[Opening Data to use section]

## config.mk

```make
export PLATFORM = sky130hd
export DESIGN_NAME = uart_tx_ctrl
export DESIGN_NICKNAME = d
export VERILOG_FILES = /design/src/rtl/uart_tx_ctrl.sv
export SDC_FILE = /design/constraint.sdc
export NUM_CORES = 1
export LEC_CHECK = 0
export ABC_AREA = 1
export CAP_MARGIN = 10
export CORE_MARGIN = 8
export CORE_UTILIZATION = 45
export DETAILED_ROUTE_END_ITERATION = 6
export SLEW_MARGIN = 25
export SYNTH_ARGS = -nofsm -noshare
export SYNTH_HDL_FRONTEND = slang
export SYNTH_SLANG_ARGS = --single-unit
```

## constraint.sdc

```tcl
create_clock -name sysclk -period 2.7 [get_ports sysclk]
set_input_delay 0.54 -clock sysclk [delete_from_list [all_inputs] [get_ports sysclk]]
set_output_delay 0.54 -clock sysclk [all_outputs]
set_load 0.02 [all_outputs]
```

## src/rtl/uart_tx_ctrl.sv

```systemverilog
// UART transmitter with a small byte FIFO in front of an 8N1 serialiser.
// The CPU pushes bytes; the FSM pops them and sends frames back-to-back
// while the FIFO holds data. The serial line and tx_done are registered.
module uart_tx_ctrl #(
    parameter int unsigned CLKS_PER_BIT = 10416,
    parameter int unsigned FIFO_DEPTH   = 4
) (
    input  logic       sysclk,
    input  logic       reset,
    input  logic       wr_en,
    input  logic [7:0] wr_data,
    input  logic       clr_ovf,
    output logic       UART_TX,
    output logic       tx_full,
    output logic       tx_empty,
    output logic       tx_busy,
    output logic       tx_done,
    output logic       overflow
);
    localparam int unsigned PTR_W = $clog2(FIFO_DEPTH);
    localparam int unsigned CNT_W = $clog2(FIFO_DEPTH + 1);
    localparam int unsigned BIT_W = $clog2(CLKS_PER_BIT);

    localparam logic [CNT_W-1:0] DEPTH_CNT = CNT_W'(FIFO_DEPTH);
    localparam logic [BIT_W-1:0] BIT_LAST  = BIT_W'(CLKS_PER_BIT - 1);
    localparam logic [BIT_W-1:0] BIT_PRE   = BIT_W'(CLKS_PER_BIT - 2);

    typedef enum logic [1:0] {StIdle, StStart, StData, StStop} state_e;

    state_e           state_q;
    logic [BIT_W-1:0] bit_cnt_q;
    logic [2:0]       bit_idx_q;
    logic [7:0]       shift_q;
    logic             tx_q;
    logic             done_q;
    logic             ovf_q;

    logic [7:0]       mem_q [FIFO_DEPTH];
    logic [PTR_W-1:0] wr_ptr_q;
    logic [PTR_W-1:0] rd_ptr_q;
    logic [CNT_W-1:0] count_q;

    logic push;
    logic pop;
    logic bit_end;

    // Full is judged on the registered count, so a pop on the same edge never
    // makes room for a write.
    assign tx_full  = (count_q == DEPTH_CNT);
    assign tx_empty = (count_q == '0);
    assign push     = wr_en & ~tx_full;
    assign bit_end  = (bit_cnt_q == BIT_LAST);
    assign pop      = ~tx_empty & ((state_q == StIdle) | ((state_q == StStop) & bit_end));

    assign UART_TX  = tx_q;
    assign tx_busy  = (state_q != StIdle);
    assign tx_done  = done_q;
    assign overflow = ovf_q;

    // FIFO storage; contents are don't-care until written, so no reset.
    always_ff @(posedge sysclk) begin
        if (push) begin
            mem_q[wr_ptr_q] <= wr_data;
        end
    end

    // FIFO pointers and occupancy; pointers wrap naturally (power-of-two depth).
    always_ff @(posedge sysclk or negedge reset) begin
        if (!reset) begin
            wr_ptr_q <= '0;
            rd_ptr_q <= '0;
            count_q  <= '0;
        end else begin
            if (push) wr_ptr_q <= wr_ptr_q + PTR_W'(1);
            if (pop)  rd_ptr_q <= rd_ptr_q + PTR_W'(1);
            count_q <= count_q + CNT_W'(push) - CNT_W'(pop);
        end
    end

    // Sticky overflow: a dropped write outranks a clear on the same edge.
    always_ff @(posedge sysclk or negedge reset) begin
        if (!reset) begin
            ovf_q <= 1'b0;
        end else if (wr_en && tx_full) begin
            ovf_q <= 1'b1;
        end else if (clr_ovf) begin
            ovf_q <= 1'b0;
        end
    end

    // Frame FSM; tx_q is loaded on the same edge as each state/bit change.
    always_ff @(posedge sysclk or negedge reset) begin
        if (!reset) begin
            state_q   <= StIdle;
            bit_cnt_q <= '0;
            bit_idx_q <= '0;
            shift_q   <= '0;
            tx_q      <= 1'b1;
            done_q    <= 1'b0;
        end else begin
            done_q <= 1'b0;
            unique case (state_q)
                StIdle: begin
                    bit_cnt_q <= '0;
                    bit_idx_q <= '0;
                    if (pop) begin
                        state_q <= StStart;
                        shift_q <= mem_q[rd_ptr_q];
                        tx_q    <= 1'b0;
                    end else begin
                        tx_q <= 1'b1;
                    end
                end
                StStart: begin
                    if (bit_end) begin
                        bit_cnt_q <= '0;
                        state_q   <= StData;
                        tx_q      <= shift_q[0];
                    end else begin
                        bit_cnt_q <= bit_cnt_q + BIT_W'(1);
                    end
                end
                StData: begin
                    if (bit_end) begin
                        bit_cnt_q <= '0;
                        shift_q   <= {1'b0, shift_q[7:1]};
                        if (bit_idx_q == 3'd7) begin
                            bit_idx_q <= '0;
                            state_q   <= StStop;
                            tx_q      <= 1'b1;
                        end else begin
                            bit_idx_q <= bit_idx_q + 3'd1;
                            tx_q      <= shift_q[1];
                        end
                    end else begin
                        bit_cnt_q <= bit_cnt_q + BIT_W'(1);
                    end
                end
                StStop: begin
                    // Raise done so it is visible during the final stop cycle.
                    if (bit_cnt_q == BIT_PRE) done_q <= 1'b1;
                    if (bit_end) begin
                        bit_cnt_q <= '0;
                        if (pop) begin
                            state_q <= StStart;
                            shift_q <= mem_q[rd_ptr_q];
                            tx_q    <= 1'b0;
                        end else begin
                            state_q <= StIdle;
                            tx_q    <= 1'b1;
                        end
                    end else begin
                        bit_cnt_q <= bit_cnt_q + BIT_W'(1);
                    end
                end
                default: begin
                    state_q <= StIdle;
                    tx_q    <= 1'b1;
                end
            endcase
        end
    end

endmodule

```

==> impl_metrics.yaml <==
detailed_routing:
  vias: 2290
  avgRoutedWirePerCell_um: 13.1
  drtPass1Iterations: 4
  via_per_inst: 4.87
  antenna_left: 0
  wirelength_um: 6140
  drc: 0
  drt_iter0_markers: 86
critical_path:
  worst-path-buf-inv: 3
  cpPeakStageDelay_ps: 630
  rr_worst_depth: 10
  timing.rr.start: "state_q[1]$_DFFE_PN0P_"
  worstSetupEndpointType: "output port"
  critPathSlowestCell: "clkdlybuf4s50_1"
  critPathMaxFanout: 6
  r2r_slack_ps: 290
  path_cells: "inv_1, ha_1, inv_2, clkdlybuf4s50_1"
  cp.required_ps: 2160
  start_kind: "flip-flop"
  arrival_ps: 1970
  critical_path.top_delay_family: "buffers and inverters"
  r2r-end: "count_q[2]$_DFF_PN0_"
  path_class: "flip-flop to output port"
power:
  total_power_mw: 2.62
  ir_drop_uv: 415
  p_leak_nw: 1.72
  powerDensity_nw_per_um2: 685
final_layout:
  layout.nets: 394
  diodes: 0
  syn2layout_area_growth_pct: 16.6
  stdcell_area_sq_um: 3830
  utilization_pct: 53.3
  final_layout_size_suffix_gt1_share_pct: 10.2
clocking:
  clk_path_buf_depth: 2
  worstSkewPairLatency_ps: 340
  ctsResizeCount: 0
  htree_levels: 3
  cts_made_buffers: 9
  cts_hold_buf: 0
  cts_tree: "done"
  cts_root_buf: "clkbuf_8"
  clkTransAtPathRegs_ps: 80
  post_cts_buffers: 0
  cts_sinks: 69
die:
  row_count: 31
  fp.dieW_um: 101
  dieArea_sq_um: 10300
  start_util_pct: 45.7
  die_y_um: 101
  io_pins: 18
  coreArea_sq_um: 7180
global_route:
  gr-total-overflow: 0
  grt_max_degree: 38
  antenna_found_initial: 0
  grt_pass1_vias: 2276
  grtUsageTotal_pct: 13.6
  grt_pass1_wl_um: 10800
yosys:
  yosysTopAreaCell: "edfxtp_1"
  ys_seq_area_share_pct: 57.5
  syn-instance-count: 336
  ys_types: 32
  synth_most_common_cell: "nand2_1"
  synth_nets: 364
  synth.area.top_cells: "edfxtp_1 (29%), dfrtp_1 (27%), nand2_1 (11%)"
  yosys-top-cells-count: "nand2_1 (98), nand3_1 (39), dfrtp_1 (36), edfxtp_1 (32), nor2_1 (25)"
  ys.flop_type: "dfrtp_1"
  avgSynthCellArea_sq_um: 9.77
  synthArstFlopShare_pct: 53.6
  synth_warnings: 0
  synth.top_cell.area_share_pct: 29.3
  synth_seq_cells: 69
  synth-edff-count: 32
  syn_area_sq_um: 3280
sta:
  fin_crit_sh_pct: 92.9
  holdWs_ps: 291
  relSlewSlack_pct: 45.5
  finalHoldViolations: 0
  setup_tns_ps: 0
  tightest_slew_ps: 817
  fin_crit_ps: 2510
  timing.fmax_mhz: 399
  setup_viol: 0
  skew_ps: 8.45
  report.final.slew_viol_count: 0
  rsz0062_at_grt: "no"
place:
  place.gp.congestion: 0.776
  dp_hpwl_um: 4270
  port_buffers: 17
  dpl_cell_area_sq_um: 3600
run_status:
  outcome: "completed"
run:
  cap_violations: 0
hold_path:
  holdCritPathClass: "input port to async pin"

[Closing Data to use section]

_What to do_:
The string "StStop" may appear in the lines of the records above. State how many lines contain it, with no other words.

_Task output_:
4